野良道具製作所の代表兼、デザイナー兼、営業兼、店舗スタッフの里崎です。
色々な活動をしているのですが、基本的には「地元広島を拠点に、とにかくひたすらに頑丈な道具を作るアウトドア用品メーカー」です。
●頑丈であるということ
●オリジナルであるということ
●使っていて楽しいということ
この3要素だけは絶対に外さず製品づくりに取り組んできたので、こんな道具が好きな方はきっと私と気が合うはずです。
●道具を作り始めたきっかけ
正直、これについては自分でもなぜそうなのか良くわかってないのですが、なぜか私は昔から「頑丈なもの」が好きでした。いや、好きというよりむしろ頑丈でないものを蛇蝎のごとく嫌うほど、ちょっと異常なぐらい頑丈さについての拘りが強い子供でした。
おもちゃなどもすぐ壊れるようなものには一切興味を示さず、ダイキャストで出来た、壊れようがない小さなステゴサウルスの人形を何よりも大事にしていた記憶があります。

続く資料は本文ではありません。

File: src/common/phyps_pkg.sv
/*
  Constants for the pair wiring status and low-power support map registers:
  register addresses, field positions, fixed field values and reset words.
  Assumes a 16-bit management address space and 16-bit register data.
*/
package phyps_pkg;

  // ------------------------------------------------------------------
  // Register space
  // ------------------------------------------------------------------
  localparam int          ADDR_W        = 16;
  localparam int          DATA_W        = 16;
  localparam logic [15:0] WIRING_ADDR   = 16'h001f;
  localparam logic [15:0] LPMAP_ADDR    = 16'h8000;
  localparam logic [15:0] UNMAPPED_DATA = 16'h0000;

  // ------------------------------------------------------------------
  // Pair wiring status layout
  // ------------------------------------------------------------------
  localparam logic [15:0] WIRING_RESET  = 16'h03fc;
  localparam int          WIR_RSVD_HI   = 15;
  localparam int          WIR_SWAP      = 14;
  localparam int          WIR_POL_MSB   = 13;
  localparam int          WIR_POL_LSB   = 10;
  localparam int          WIR_FILL_MSB  = 9;
  localparam int          WIR_FILL_LSB  = 1;
  localparam logic [8:0]  WIR_FILL_VAL  = 9'h1fe;
  localparam int          WIR_ACQ_ERR   = 0;
  localparam int          NUM_PAIRS     = 4;

  // ------------------------------------------------------------------
  // Low-power support map layout (fixed content)
  // ------------------------------------------------------------------
  localparam logic [15:0] LPMAP_RESET   = 16'h0006;
  localparam int          LPM_KR        = 6;
  localparam int          LPM_KX4       = 5;
  localparam int          LPM_KX        = 4;
  localparam int          LPM_TEN_T     = 3;
  localparam int          LPM_GIG       = 2;
  localparam int          LPM_FAST      = 1;

endpackage : phyps_pkg

File: src/hdl/phyps_sticky_flag.sv
/*
  Sticky flag: set by a hardware event pulse, held until a clear pulse.
  Assumes set and clear pulses are synchronous to the clock.
*/
`timescale 1ns/1ps
`default_nettype none

module phyps_sticky_flag
  import phyps_pkg::*;
(
  input  wire logic CLOCK_I,
  input  wire logic NRST_I,
  input  wire logic set_i,
  input  wire logic clear_i,
  output logic      flag_o
);

  typedef struct packed {
    logic flag;
  } phyps_flag_state_t;

  phyps_flag_state_t st;
  phyps_flag_state_t next_st;

  // ------------------------------------------------------------------
  // Next state
  // ------------------------------------------------------------------
  // Set beats clear so an event in the clearing cycle is never lost
  always_comb begin
    next_st = st;
    if (set_i) begin
      next_st.flag = 1'b1;
    end else if (clear_i) begin
      next_st.flag = 1'b0;
    end
  end

  // State register
  always_ff @(posedge CLOCK_I or negedge NRST_I) begin
    if (!NRST_I) begin
      st <= '0;
    end else begin
      st <= next_st;
    end
  end

  assign flag_o = st.flag;

endmodule : phyps_sticky_flag

`default_nettype wire

File: src/hdl/phyps_regs.sv
/*
  Pair wiring status and low-power support map registers of a gigabit
  copper transceiver, read by a management station over a simple
  register port (address, read strobe, write strobe, data).
  Assumes the correction and descrambler logic drive the status inputs
  synchronously to CLOCK_I; read data appears one cycle after the strobe.
*/
// Contract
// - Report corrected pair 2/3 swap in bit 14
// - Per-pair polarity inversion bits 13 down to 10
// - Set bit 0 on failed gigabit descrambler lock
// - Error flag holds until later successful lock
// - Wiring register resets to 0x03FC, fixed fills
// - Support map bit 2 always reads one
// - Support map bit 1 always reads one
// - Support map bits 6 to 3 read zero
// - Support map at 0x8000 reads 0x0006
// - Support map mirrors standard PCS capability register
`timescale 1ns/1ps
`default_nettype none

module phyps_regs
  import phyps_pkg::*;
#(
  parameter int PAIRS = NUM_PAIRS
)
(
  input  wire logic              CLOCK_I,
  input  wire logic              NRST_I,
  // Management register port
  input  wire logic [ADDR_W-1:0] REG_ADDR_I,
  input  wire logic              REG_RD_I,
  input  wire logic              REG_WR_I,
  input  wire logic [DATA_W-1:0] REG_WDATA_I,
  output logic      [DATA_W-1:0] REG_RDATA_O,
  output logic                   REG_RVALID_O,
  // Wiring correction status from the receive path
  input  wire logic              PAIR_SWAP_I,
  input  wire logic [PAIRS-1:0]  PAIR_POLARITY_I,
  input  wire logic              GIG_LOCK_FAIL_I,
  input  wire logic              GIG_LOCK_OK_I
);

  // ------------------------------------------------------------------
  // State
  // ------------------------------------------------------------------
  typedef struct packed {
    logic              swap;
    logic [PAIRS-1:0]  pol;
    logic [DATA_W-1:0] rdata;
    logic              rvalid;
  } phyps_state_t;

  phyps_state_t      st;
  phyps_state_t      next_st;
  logic              gig_descrambler_lock_error;
  logic [DATA_W-1:0] wiring_word;
  logic [DATA_W-1:0] lpmap_word;
  logic              wr_seen;

  // Writes carry no meaning here; the strobe is seen only by the checks
  assign wr_seen = REG_WR_I & (|REG_WDATA_I);

  // ------------------------------------------------------------------
  // Latched descrambler acquisition error
  // ------------------------------------------------------------------
  // Only the lock logic clears it; software has no path to it
  phyps_sticky_flag u_lock_err (
    .CLOCK_I (CLOCK_I),
    .NRST_I  (NRST_I),
    .set_i   (GIG_LOCK_FAIL_I),
    .clear_i (GIG_LOCK_OK_I),
    .flag_o  (gig_descrambler_lock_error)
  );

  // ------------------------------------------------------------------
  // Register words
  // ------------------------------------------------------------------
  // Wiring word; reserved fill holds its fixed pattern so reset reads 0x03FC
  always_comb begin
    wiring_word                             = '0;
    wiring_word[WIR_RSVD_HI]                = 1'b0;
    wiring_word[WIR_SWAP]                   = st.swap;
    wiring_word[WIR_POL_MSB:WIR_POL_LSB]    = st.pol;
    wiring_word[WIR_FILL_MSB:WIR_FILL_LSB]  = WIR_FILL_VAL;
    wiring_word[WIR_ACQ_ERR]                = gig_descrambler_lock_error;
  end

  // Support map is pure constant, same layout as the standard PCS one
  always_comb begin
    lpmap_word            = '0;
    lpmap_word[LPM_KR]    = 1'b0;
    lpmap_word[LPM_KX4]   = 1'b0;
    lpmap_word[LPM_KX]    = 1'b0;
    lpmap_word[LPM_TEN_T] = 1'b0;
    lpmap_word[LPM_GIG]   = 1'b1;
    lpmap_word[LPM_FAST]  = 1'b1;
  end

  // ------------------------------------------------------------------
  // Next state
  // ------------------------------------------------------------------
  // Status levels are sampled each cycle; writes never touch any field
  always_comb begin
    next_st        = st;
    next_st.swap   = PAIR_SWAP_I;
    next_st.pol    = PAIR_POLARITY_I;
    next_st.rvalid = REG_RD_I;
    if (REG_RD_I) begin
      unique case (REG_ADDR_I)
        WIRING_ADDR: begin
          next_st.rdata = wiring_word;
        end
        LPMAP_ADDR: begin
          next_st.rdata = lpmap_word;
        end
        default: begin
          next_st.rdata = UNMAPPED_DATA;
        end
      endcase
    end
  end

  // State register; flags start cleared
  always_ff @(posedge CLOCK_I or negedge NRST_I) begin
    if (!NRST_I) begin
      st <= '0;
    end else begin
      st <= next_st;
    end
  end

  assign REG_RDATA_O  = st.rdata;
  assign REG_RVALID_O = st.rvalid;
endmodule : phyps_regs

`default_nettype wire

File: config.mk
export PLATFORM = sky130hd
export DESIGN_NAME = phyps_regs
export DESIGN_NICKNAME = d
export VERILOG_FILES = /design/src/common/phyps_pkg.sv /design/src/hdl/phyps_sticky_flag.sv /design/src/hdl/phyps_regs.sv
export SDC_FILE = /design/constraint.sdc
export NUM_CORES = 1
export LEC_CHECK = 0
export BUFFER_PORTS_ARGS = -buffer_cell sky130_fd_sc_hd__buf_2
export CAP_MARGIN = 20
export CORE_ASPECT_RATIO = 1.5
export CORE_MARGIN = 3
export CORE_UTILIZATION = 23
export DETAILED_ROUTE_END_ITERATION = 10
export SLEW_MARGIN = 30
export SYNTH_ARGS = -nofsm -noshare
export SYNTH_HDL_FRONTEND = slang
export SYNTH_SLANG_ARGS = --single-unit
File: constraint.sdc
create_clock -name CLOCK_I -period 1.07 [get_ports CLOCK_I]
set_input_delay 0.107 -clock CLOCK_I [delete_from_list [all_inputs] [get_ports CLOCK_I]]
set_output_delay 0.107 -clock CLOCK_I [all_outputs]
set_load 0.03 [all_outputs]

それでいうと、私が子供の頃キンケシ(キン肉マン消しゴム)のドラゴンボールバージョンのガチャが流行っていましたが、私は単純なゴムの人形は頑丈じゃないので好きじゃなく、プラ製や金属製(!)の鎧=クロスを着せられるタイプが出てからはそれに熱狂したりしました。
その後少し物心がついてから分かったことは、私が頑丈でないものを嫌う理由のひとつに、「いつか失われてしまうこと」への強い恐怖があるのだということです。壊れるものを使うぐらいなら最初から使わない方がいいと、これは今でもそう思っています。
その感情は別の方向にも向き、今度は「死への恐怖」、災害などで自分の大切なものや命が失われてしまうことへの恐怖が無視できないものになっていきました。
そこで私は、当時まだ小学生だったと思いますが、お年玉などでまとまったお金が溜まっては非常食やサバイバル用品、アウトドア用品を少しづつ買いそろえるようになっていきます。
動機がそれなので、それらの用品を買うにあたっての選考基準もまた「頑丈さ」であることは言うまでもありません。そしてその価値基準は大人になっても変わらず引き継いで今に至ります。
私が自分で道具を作り始めたのも、結局はそれが理由です。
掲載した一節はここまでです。